El frente de la tuberculosis

BERLÍN – Éste ha sido un buen decenio en la lucha contra la tuberculosis. Es probable que logremos el objetivo de desarrollo del Milenio de las Naciones Unidas de reducir a la mitad en 2015 la prevalencia de la tuberculosis y la mortalidad causada por ésta, a partir de los niveles de 1990. Al menos una docena de vacunas nuevas y medicamentos aún no aprobados están sometidos a ensayos clínicos y la Organización Mundial de la Salud ha aprobado una nueva prueba de diagnóstico denominada GeneXpert.
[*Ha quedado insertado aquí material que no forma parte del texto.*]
--- design/flow/config.mk ---
export PLATFORM = sky130hd
export DESIGN_NAME = counter
export DESIGN_NICKNAME = counter
export VERILOG_FILES = /design/flow/design.v
export SDC_FILE = /design/flow/constraint.sdc
export NUM_CORES = 4
export LEC_CHECK = 1
export CORE_AREA = 10 10 70 70
export DIE_AREA = 0 0 80 80
--- design/flow/constraint.sdc ---
current_design counter

set clk_period 1.1
set clk_io_pct 0.2

create_clock -name clk0 -period $clk_period [get_ports {clk}]

set non_clock_inputs [all_inputs -no_clocks]
set_input_delay [expr $clk_period * $clk_io_pct] -clock clk0 $non_clock_inputs
set_output_delay [expr $clk_period * $clk_io_pct] -clock clk0 [all_outputs]
--- design/flow/run.sh ---
#!/bin/bash
# OpenROAD 26Q1-2900-gdf79404cd8, Yosys 0.63+post, stock flow scripts
make -C /OpenROAD-flow-scripts/flow DESIGN_CONFIG=/design/flow/config.mk WORK_HOME=/design/flow/orfs finish
--- design/flow/design.v ---
package FlowPifoPkg;
localparam  MAX_PACKET_PRIORITY     =   (255);   
localparam  PRIORITY_WIDTH          =   $clog2(MAX_PACKET_PRIORITY+1);  
localparam  PACKET_POINTER_WIDTH    =   (8);
localparam  NUM_FLOWS               =   (4);
localparam  FIFO_DEPTH              =   (10);
localparam  PREFETCH_BUFFER_DEPTH   =   (1);
localparam  FLOW_ID_WIDTH           =   $clog2(NUM_FLOWS+1);
typedef logic [PRIORITY_WIDTH-1:0]          Priority;
typedef logic [FLOW_ID_WIDTH-1:0]           FlowId;
endpackage
module counter(
    clk,
    reset,
    i__inc,
    o__count,
    o__count__next
);
parameter NUM_COUNT                     = 8;
parameter COUNT_WIDTH                   = $clog2(NUM_COUNT);
parameter INIT_VALUE                    = 1'b0;
input  logic                            clk;
input  logic                            reset;
input  logic                            i__inc;
output logic [COUNT_WIDTH-1:0]          o__count;
output logic [COUNT_WIDTH-1:0]          o__count__next;
logic [COUNT_WIDTH-1:0]                 w__max_count;
logic [COUNT_WIDTH-1:0]                 r__count__pff;
logic [COUNT_WIDTH-1:0]                 w__count__next;
assign o__count         = r__count__pff;
assign o__count__next   = w__count__next;
always_comb
begin
    w__max_count = NUM_COUNT - 1'b1;
end
always_comb
begin
    w__count__next = r__count__pff;
    if(i__inc == 1'b1)
    begin
        if(r__count__pff == w__max_count)
        begin
            w__count__next = '0;
        end
        else
        begin
            w__count__next = r__count__pff + 1'b1;
        end
    end
end
always_ff @ (posedge clk)
begin
    if(reset == 1'b1)
    begin
        r__count__pff <= INIT_VALUE;
    end
    else
    begin
        r__count__pff <= w__count__next;
    end
end
endmodule
==> results_slide.txt <==
Synthesis and Place & Route Summary

Status
  – Status: finished, violations left
  – Violated checks: setup timing

Setup path
  – CP max stage delay: 0.32 ns
  – WP data required: 0.88 ns
  – Worst EP arrival: 1.29 ns
  – Buf+Inv Stages, Crit Path: 1
  – CP Capture Type: output pin
  – CP startpoint kind: register
  – Delay-heaviest family, CP: adder cells
  – Most used cell, CP: ha_4
  – Slowest CP cell: dfxtp_2
  – Critical Path Fanout Max: 2
  – WS Path Type: register to output pin
  – Worst path cell trace: ha_4 > ha_4 > mux2_4 > buf_2

Finish
  – Area grow syn2layout: 158.0%
  – Final core utilization: 13.04%
  – Seq. cell area: 63.81 sq um
  – Top reg by flops: r__count__pff
  – MI comb area: 151.4 sq um
  – Layout fillers: 392
  – Share of cells above drive strength 1: 77.14%
  – Finished layout cell area: 445.4 sq um
  – Max reg flops: 3
  – Biggest regs: r__count__pff: 3 flops

CTS
  – Clk sinks: 3
  – Clock Latency Late Sink: 0.23 ns
  – H-tree depth: 1
  – CTS root buf: clkbuf_4
  – CTS tree: done
  – Clock tree buffer depth: 2
  – Cts bufs inserted: 3
  – Clock transition at path regs: 0.04 ns

Timing
  – # setup viols final: 6
  – Worst-Margin Slew: 0.2959 ns
  – Hold Worst Slack: between 0.6 and 0.7 ns
  – RSZ-0062 raised after global routing: yes
  – Setup slack after layout: -0.4052 ns
  – Clock Skews: 0.001299 ns
  – Period minus WS final: 1.505 ns
  – Final Hold Viols: 0
  – Maximum clock rate: 0.6644 GHz
  – Final Max Tran Viols: 0
  – Relative slew slack: 80.27%
  – Fin crit share: 136.8%

Routing
  – Starting DRC count in detailed routing: 2
  – Drt drc: 0
  – First-pass DRT Iterations: 2
  – Wirelength per Cell: 8.309 um
  – ANT nets after route: 0
  – Vias per Instance: ~2.3
  – Diode count: 0
  – Final WL: 673 um
  – Via count: 190

Floorplanning
  – Die width: 80 um
  – I/O pin cnt: 9
  – Die area: roughly 6400 sq um
  – Init Core Util: under 10%
  – Num rows: 21
  – Die Ht: roughly 80 um
  – CORE AREA: 3416 sq um

Yosys
  – Distinct lib cells used: 8
  – Yosys cell count: 14
  – Register bit total from synthesis: 3
  – Seq share, synth: 34.78%
  – Post-Syn Area: 172.7 sq um
  – Syn Area/Cell: 12.33 sq um
  – Mapped Cells: 14
  – Chip Area, Yosys: 172.7 sq um
  – YS warnings: 1

Worst hold path
  – Min-delay worst type: primary input to register

Power
  – Power per cell area: between 900 and 1000 nW/um^2
  – P_int: 0.3392 mW
  – Combinational power share: 27.9%
  – Clock share of power: 43.9%
  – Total power: 0.4406 mW
  – P_leak: 0.1857 nW
  – Reg power frac: 28.2%
  – Net Sw Frac: a little under a quarter
  – Sw power: a little over 0.1 mW
  – Peak supply drop: 0.1936 mV

Global routing
  – Initial antenna violation count: 0
  – Largest net degree at the start of global routing: 5
  – Global-route wire length before repair: about 1100 um
  – Vias in the first global route: between 200 and 250
  – Congestion Overflow GR: 0
  – Tot GR Track Use: 2.198%

Run
  – Max_cap viols: 0
  – OpenROAD warning count: 28

Placed design
  – PortBufs: 8
  – Placer Congestion: 0.7464
  – Pre-CTS setup slack: -0.6771 ns
  – Post-DP HPWL: a little over 500 um
  – DP Area: a little under 400 sq um
[stage by stage]
| stage | setup TNS (ns) | instances |
|---|---|---|
| after floorplan | -0.05264 | 14 |
| after global placement | -2.886 | 75 |
| after detailed placement | -2.854 | 75 |
| after CTS | -1.717 | 81 |
| after global routing | -1.982 | 81 |
| final | -1.620 | 81 |
[worst reg2reg max path: cells and delay by family (launching register included)]
| family | cells | cell delay (ns) |
|---|---|---|
| multiplexers | 1 | 0.26 |
| AND/OR/NAND/NOR | 1 | 0.12 |
| adder cells (fa/ha/maj) | 2 | 0.36 |
| flip-flops | 1 | 0.32 |
[synthesized netlist by cell type]
library cell  count  share of area (%)
dfxtp_1           3                 35
or2_1             1                3.6
nor2b_4           2                 16
ha_1              2                 14
nand2b_1          2                7.2
mux2_4            2                 17
o22ai_1           1                3.6
o21ai_1           1                2.9
[metal layers]
metal	vias to the layer above	share of wire [%]	track usage, %
met4	0	0	0.5282
met2	8	41	2.970
met5	-	0	0
li1	92	-	-
met1	90	41	2.319
met3	0	18	2.273
[timing repair]
| action | 4_1_cts | 5_1_grt |
|---|---|---|
| pin swaps | 2 | 1 |
| hold buffers | 0 | 0 |
| setup buffers | 2 | 1 |
| endpoints found under the setup margin | 8 | 7 |
| resized | 21 | 2 |
[final cells by class]
type	instances	area share [%]
timing repair buffer	17	32.87
tap	46	12.92
multi-input combinational	11	33.99
clock buffer	4	5.899
sequential	3	14.33
[cells in the final DEF (no fill, tap or decap)]
master	count
buf_2	3
buf_4	5
buf_6	5
clkbuf_1	1
clkbuf_4	3
clkdlybuf4s50_1	2
dfxtp_2	3
dlygate4sd2_1	2
ha_4	2
mux2_4	2
nand2b_1	1
nand2b_4	1
nor2b_4	2
o21ai_1	1
o22ai_2	1
or2_1	1
[worst paths after layout]
kind                          startpoint                          end  slack, ns  depth (start not counted)
min                               i__inc  r__count__pff[0]$_SDFF_PP0_       0.60                          4
max          r__count__pff[0]$_SDFF_PP0_            o__count__next[2]      -0.41                          4
min reg2reg  r__count__pff[2]$_SDFF_PP0_  r__count__pff[0]$_SDFF_PP0_       0.71                          3
max reg2reg  r__count__pff[0]$_SDFF_PP0_  r__count__pff[2]$_SDFF_PP0_      -0.07                          4
[kinds of logic after synthesis]
logic type	count (synthesis)	synth area share (%)
compound gates	2	6.521
simple gates	5	26.81
fa+ha+maj	2	14.49
mux	2	17.39
flops	3	34.78
[power groups by stage]
stage	combinational, mW	clock [mW]	sequential, mW
6_report	0.123	0.194	0.124
5_1_grt	0.137	0.223	0.125
4_1_cts	0.122	0.204	0.124
No activity file was given, so power comes from the tool's default toggle rates.
==> flow/design.v <==
module alu_add (
    input  logic [31:0] A,
    input  logic [31:0] B,
    input  logic [3:0] opcode,
    input  logic en,
    output logic [31:0] result
);
    localparam [3:0] OPCODE_ADD = 4'b0000;
    localparam [3:0] OPCODE_SUB = 4'b0001;
    localparam [3:0] OPCODE_LT = 4'b0010;
    localparam [3:0] OPCODE_GT = 4'b0011;
    logic [31:0] result_internal;
    logic [31:0] _a, _b;
    logic [31:0] add_sub_result;
    logic [31:0] _b_mod;
    logic is_sub;
    logic carry_in;
    logic [32:0] sub_result_ext;
    logic sign_flag, overflow_flag, zero_flag;
 logic lt_result;  logic gt_result; 
    always_comb begin
        _a              = A;
        _b              = B;
        result_internal = 32'b0;
        is_sub         = 1'b0;
        _b_mod         = 32'b0;
        carry_in       = 1'b0;
        add_sub_result = 32'b0;
        sub_result_ext  = 33'b0;
        sign_flag       = 1'b0;
        overflow_flag   = 1'b0;
        zero_flag       = 1'b0;
 lt_result = 1'b0;  gt_result = 1'b0; 
        if (en) begin
            is_sub = (opcode == OPCODE_SUB);
            _b_mod = is_sub ? ~_b : _b;
            carry_in = is_sub ? 1'b1 : 1'b0;
            add_sub_result = _a + _b_mod + { 31'b0, carry_in };
            sub_result_ext = {1'b0, _a} - {1'b0, _b};
            sign_flag = sub_result_ext[32];
            overflow_flag = (_a[31] != _b[31]) && (sub_result_ext[31] != _a[31]);
            zero_flag = (sub_result_ext[31:0] == 0);
 lt_result = (sign_flag ^ overflow_flag);  gt_result = !(sign_flag ^ overflow_flag || zero_flag); 
            case (opcode)
                OPCODE_ADD: result_internal = add_sub_result;
                OPCODE_SUB: result_internal = add_sub_result;
                OPCODE_LT: result_internal = 32'(lt_result);
                OPCODE_GT: result_internal = 32'(gt_result);
                default: result_internal = 32'b0;
            endcase
        end else begin
            result_internal = '0;
        end
    end
    assign result = result_internal;
endmodule
module alu_bool (
    input  logic [31:0] A,
    input  logic [31:0] B,
    input  logic [3:0] opcode,
    input logic en,
    output logic [31:0] result
);
    localparam [3:0] OPCODE_XOR = 4'b0100;
    always_comb begin
        result = 32'b0;  
        if (en) begin
            case (opcode)
                OPCODE_XOR:       result = A ^ B;
                default:          result = 32'b0;
            endcase
        end
    end
endmodule
module alu_shift (
    input  logic [31:0] A,
    input  logic [31:0] B,  
    input  logic [3:0] opcode,
    input logic en,
    output logic [31:0] result
);
    localparam [3:0] OPCODE_SLL = 4'b0101;
    localparam [3:0] OPCODE_SAR = 4'b0110;
    localparam [3:0] OPCODE_ROTATIONLEFT = 4'b0111;
    localparam [3:0] OPCODE_ROTATIONRIGHT = 4'b1000;
    always_comb begin
        result = 32'b0;  
        if (en) begin
            case (opcode)
                OPCODE_SLL:        result = A << B;
                OPCODE_SAR:        result = $signed(A) >>> B;
                OPCODE_ROTATIONLEFT:   result = (A << B) | (A >> (32 - B));
                OPCODE_ROTATIONRIGHT:  result = (A >> B) | (A << (32 - B));
                default:           result = 0;
            endcase
        end
    end
endmodule
module mux_generic (
    input  logic [31:0] in_add,
    input  logic [31:0] in_bool,
    input  logic [31:0] in_shift,
    input  logic [2:0] en,
    input  logic        clk,
    output logic [31:0] out
);
    logic [31:0] out_comb;
    always_comb begin
        out_comb = 32'b0;
        if (en[0])
            out_comb |= in_add;
        if (en[1])
            out_comb |= in_bool;
        if (en[2])
            out_comb |= in_shift;
    end
    always_ff @(posedge clk) begin
        out <= out_comb;
    end
endmodule
module templatized_alu (
  input  logic        clk,
  input  logic [31:0]  A,
  input  logic [31:0]  B,
  input  logic [3:0] op,
  output logic [31:0]  out
);
  logic [31:0] temp [2:0];
  logic [2:0] en;
  logic [31:0] A_data;
  logic [31:0] B_data;
  always_ff @(posedge clk) begin
      A_data <= A;
      B_data <= B;
  end
  templatized_alu_control control_inst (
    .op_code (op),
    .en      (en)
  );
  alu_add alu_add_inst_0 (
    .A     (A_data),
    .B     (B_data),
    .opcode(op),
    .en    (en[0]),
    .result(temp[0])
  );
  alu_bool alu_bool_inst_1 (
    .A     (A_data),
    .B     (B_data),
    .opcode(op),
    .en    (en[1]),
    .result(temp[1])
  );
  alu_shift alu_shift_inst_2 (
    .A     (A_data),
    .B     (B_data),
    .opcode(op),
    .en    (en[2]),
    .result(temp[2])
  );
  mux_generic mux_generic_inst (
    .in_add   ( temp[0] ),
    .in_bool   ( temp[1] ),
    .in_shift   ( temp[2] ),
    .en           ( en ),
    .clk          ( clk ),
    .out          ( out )
  );
endmodule
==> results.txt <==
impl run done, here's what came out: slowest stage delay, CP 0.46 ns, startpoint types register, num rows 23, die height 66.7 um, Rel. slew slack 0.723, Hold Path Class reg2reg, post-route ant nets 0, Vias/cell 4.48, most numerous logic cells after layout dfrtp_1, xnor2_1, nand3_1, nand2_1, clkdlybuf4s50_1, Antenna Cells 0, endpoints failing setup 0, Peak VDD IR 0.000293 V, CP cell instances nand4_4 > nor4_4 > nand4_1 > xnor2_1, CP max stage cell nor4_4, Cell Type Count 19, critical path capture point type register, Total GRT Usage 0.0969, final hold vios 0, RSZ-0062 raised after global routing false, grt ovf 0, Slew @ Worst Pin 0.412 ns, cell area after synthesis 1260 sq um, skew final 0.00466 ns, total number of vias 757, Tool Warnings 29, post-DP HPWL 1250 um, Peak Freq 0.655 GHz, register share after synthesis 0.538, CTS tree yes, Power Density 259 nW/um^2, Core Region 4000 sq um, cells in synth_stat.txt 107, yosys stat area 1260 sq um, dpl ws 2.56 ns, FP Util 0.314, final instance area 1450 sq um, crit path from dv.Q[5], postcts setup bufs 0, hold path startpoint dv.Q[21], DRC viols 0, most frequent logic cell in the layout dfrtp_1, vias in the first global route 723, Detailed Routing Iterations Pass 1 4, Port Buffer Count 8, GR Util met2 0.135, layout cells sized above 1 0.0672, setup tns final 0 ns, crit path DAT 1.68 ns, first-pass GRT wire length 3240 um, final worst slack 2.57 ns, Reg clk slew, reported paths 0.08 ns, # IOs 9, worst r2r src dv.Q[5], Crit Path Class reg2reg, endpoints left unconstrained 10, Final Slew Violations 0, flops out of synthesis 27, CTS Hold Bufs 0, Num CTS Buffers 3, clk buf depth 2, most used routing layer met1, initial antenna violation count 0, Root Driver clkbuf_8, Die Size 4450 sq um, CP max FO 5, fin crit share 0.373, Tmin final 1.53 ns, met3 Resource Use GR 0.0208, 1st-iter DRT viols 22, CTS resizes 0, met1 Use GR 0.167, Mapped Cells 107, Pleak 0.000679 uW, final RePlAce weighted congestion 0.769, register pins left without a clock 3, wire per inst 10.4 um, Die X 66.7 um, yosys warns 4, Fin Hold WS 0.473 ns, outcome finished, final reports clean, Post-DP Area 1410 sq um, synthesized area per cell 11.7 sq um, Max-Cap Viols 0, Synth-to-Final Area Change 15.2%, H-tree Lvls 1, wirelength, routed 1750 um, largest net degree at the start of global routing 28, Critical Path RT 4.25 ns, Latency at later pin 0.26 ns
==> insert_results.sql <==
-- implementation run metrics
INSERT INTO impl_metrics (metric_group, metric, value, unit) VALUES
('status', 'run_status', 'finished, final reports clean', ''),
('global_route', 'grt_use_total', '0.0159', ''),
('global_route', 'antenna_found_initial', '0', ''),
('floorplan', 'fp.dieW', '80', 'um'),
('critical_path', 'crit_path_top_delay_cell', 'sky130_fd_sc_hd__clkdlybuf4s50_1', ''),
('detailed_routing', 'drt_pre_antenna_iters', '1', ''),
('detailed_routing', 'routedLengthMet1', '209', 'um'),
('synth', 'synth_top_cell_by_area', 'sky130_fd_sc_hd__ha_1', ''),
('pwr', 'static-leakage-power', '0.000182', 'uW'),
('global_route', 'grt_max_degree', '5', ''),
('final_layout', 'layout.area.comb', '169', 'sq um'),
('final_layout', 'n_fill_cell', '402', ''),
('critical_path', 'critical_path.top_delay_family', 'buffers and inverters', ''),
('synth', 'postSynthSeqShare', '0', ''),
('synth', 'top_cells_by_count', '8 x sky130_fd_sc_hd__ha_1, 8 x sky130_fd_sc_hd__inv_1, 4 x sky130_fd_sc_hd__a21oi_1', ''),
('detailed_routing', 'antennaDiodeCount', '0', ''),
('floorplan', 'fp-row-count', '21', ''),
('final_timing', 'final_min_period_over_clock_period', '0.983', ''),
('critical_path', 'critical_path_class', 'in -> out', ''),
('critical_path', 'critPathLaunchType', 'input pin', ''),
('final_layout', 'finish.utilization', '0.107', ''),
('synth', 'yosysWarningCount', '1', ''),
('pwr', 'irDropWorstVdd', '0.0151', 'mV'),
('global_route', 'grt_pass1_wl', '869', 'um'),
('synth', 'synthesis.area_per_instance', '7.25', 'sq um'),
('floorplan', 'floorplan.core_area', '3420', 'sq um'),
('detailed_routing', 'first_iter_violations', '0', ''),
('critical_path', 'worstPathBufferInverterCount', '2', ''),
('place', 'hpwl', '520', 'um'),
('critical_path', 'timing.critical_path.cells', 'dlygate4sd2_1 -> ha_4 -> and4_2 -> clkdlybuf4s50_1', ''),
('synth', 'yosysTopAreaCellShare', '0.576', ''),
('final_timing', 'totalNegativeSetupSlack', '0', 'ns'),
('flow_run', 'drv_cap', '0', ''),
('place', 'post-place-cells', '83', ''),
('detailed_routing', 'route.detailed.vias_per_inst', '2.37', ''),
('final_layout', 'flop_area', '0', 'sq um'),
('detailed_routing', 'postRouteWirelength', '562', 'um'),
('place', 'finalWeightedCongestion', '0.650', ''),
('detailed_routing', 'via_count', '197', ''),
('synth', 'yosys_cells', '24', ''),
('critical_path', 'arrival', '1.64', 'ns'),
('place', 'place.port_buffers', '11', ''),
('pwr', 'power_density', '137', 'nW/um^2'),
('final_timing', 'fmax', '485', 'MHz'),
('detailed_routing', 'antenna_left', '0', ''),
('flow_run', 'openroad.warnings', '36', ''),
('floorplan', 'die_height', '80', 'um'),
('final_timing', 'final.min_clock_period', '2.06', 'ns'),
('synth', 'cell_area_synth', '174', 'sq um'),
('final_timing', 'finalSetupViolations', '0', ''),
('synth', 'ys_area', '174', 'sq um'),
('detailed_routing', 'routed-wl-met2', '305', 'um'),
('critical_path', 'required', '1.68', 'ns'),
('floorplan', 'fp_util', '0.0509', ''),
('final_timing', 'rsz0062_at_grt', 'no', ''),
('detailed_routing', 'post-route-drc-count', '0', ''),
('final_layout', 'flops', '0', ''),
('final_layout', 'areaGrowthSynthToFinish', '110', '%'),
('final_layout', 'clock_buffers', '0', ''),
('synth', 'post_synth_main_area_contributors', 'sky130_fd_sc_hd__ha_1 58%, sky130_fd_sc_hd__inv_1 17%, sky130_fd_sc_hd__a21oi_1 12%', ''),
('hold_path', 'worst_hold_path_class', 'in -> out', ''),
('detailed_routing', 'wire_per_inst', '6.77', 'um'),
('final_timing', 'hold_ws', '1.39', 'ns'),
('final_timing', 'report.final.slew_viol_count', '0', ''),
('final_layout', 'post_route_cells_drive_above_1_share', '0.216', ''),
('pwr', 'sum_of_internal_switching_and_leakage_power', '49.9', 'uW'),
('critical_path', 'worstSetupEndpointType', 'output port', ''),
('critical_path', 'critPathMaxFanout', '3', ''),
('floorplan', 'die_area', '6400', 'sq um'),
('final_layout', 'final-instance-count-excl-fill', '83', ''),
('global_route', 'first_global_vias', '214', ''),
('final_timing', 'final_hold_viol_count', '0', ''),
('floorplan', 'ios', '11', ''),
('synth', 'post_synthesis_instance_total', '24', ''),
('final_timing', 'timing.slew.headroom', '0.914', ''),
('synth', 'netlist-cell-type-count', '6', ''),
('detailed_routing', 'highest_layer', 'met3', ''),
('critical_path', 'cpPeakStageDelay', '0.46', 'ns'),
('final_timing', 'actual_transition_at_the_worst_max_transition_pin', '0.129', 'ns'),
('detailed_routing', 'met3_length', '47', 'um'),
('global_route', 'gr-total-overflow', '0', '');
--- /design/flow/run.sh ---
#!/bin/bash
# OpenROAD 26Q1-2900-gdf79404cd8, Yosys 0.63+post, stock flow scripts
make -C /OpenROAD-flow-scripts/flow DESIGN_CONFIG=/design/flow/config.mk WORK_HOME=/design/flow/orfs finish
--- /design/flow/config.mk ---
export PLATFORM = sky130hd
export DESIGN_NAME = simple_spi_wb_bridge
export DESIGN_NICKNAME = simple_spi_wb_bridge
export VERILOG_FILES = /design/flow/design.v
export SDC_FILE = /design/flow/constraint.sdc
export NUM_CORES = 4
export LEC_CHECK = 1
export CORE_UTILIZATION = 50
--- /design/flow/constraint.sdc ---
current_design simple_spi_wb_bridge

set clk_period 3.2
set clk_io_pct 0.2

create_clock -name clk0 -period $clk_period [get_ports {clk}]

set non_clock_inputs [all_inputs -no_clocks]
set_input_delay [expr $clk_period * $clk_io_pct] -clock clk0 $non_clock_inputs
set_output_delay [expr $clk_period * $clk_io_pct] -clock clk0 [all_outputs]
Ese avance es tanto más importante cuanto que la complacencia provocó una completa paralización de la investigación e innovación en materia de nuevas intervenciones antituberculosas hacia el final del siglo XX. Los medicamentes antituberculosos que se utilizan actualmente se obtuvieron entre 1950 y 1970. De hecho, la vacuna Bacille Calmette-Guérin (BCG) tiene casi cien años de edad, mientras que la prueba de diagnóstico más utilizada, la detección en el microscopio de los bacilos en los esputos, se obtuvo hace 130 años.

No es de extrañar que la eficacia de esos instrumentos se haya debilitado. La vacuna actual previene la tuberculosis grave en lactantes, pero no la tuberculosis pulmonar más prevalente en todos los grupos de edad. Las pruebas de microscopio dan resultados falsos en casi la mitad de los casos.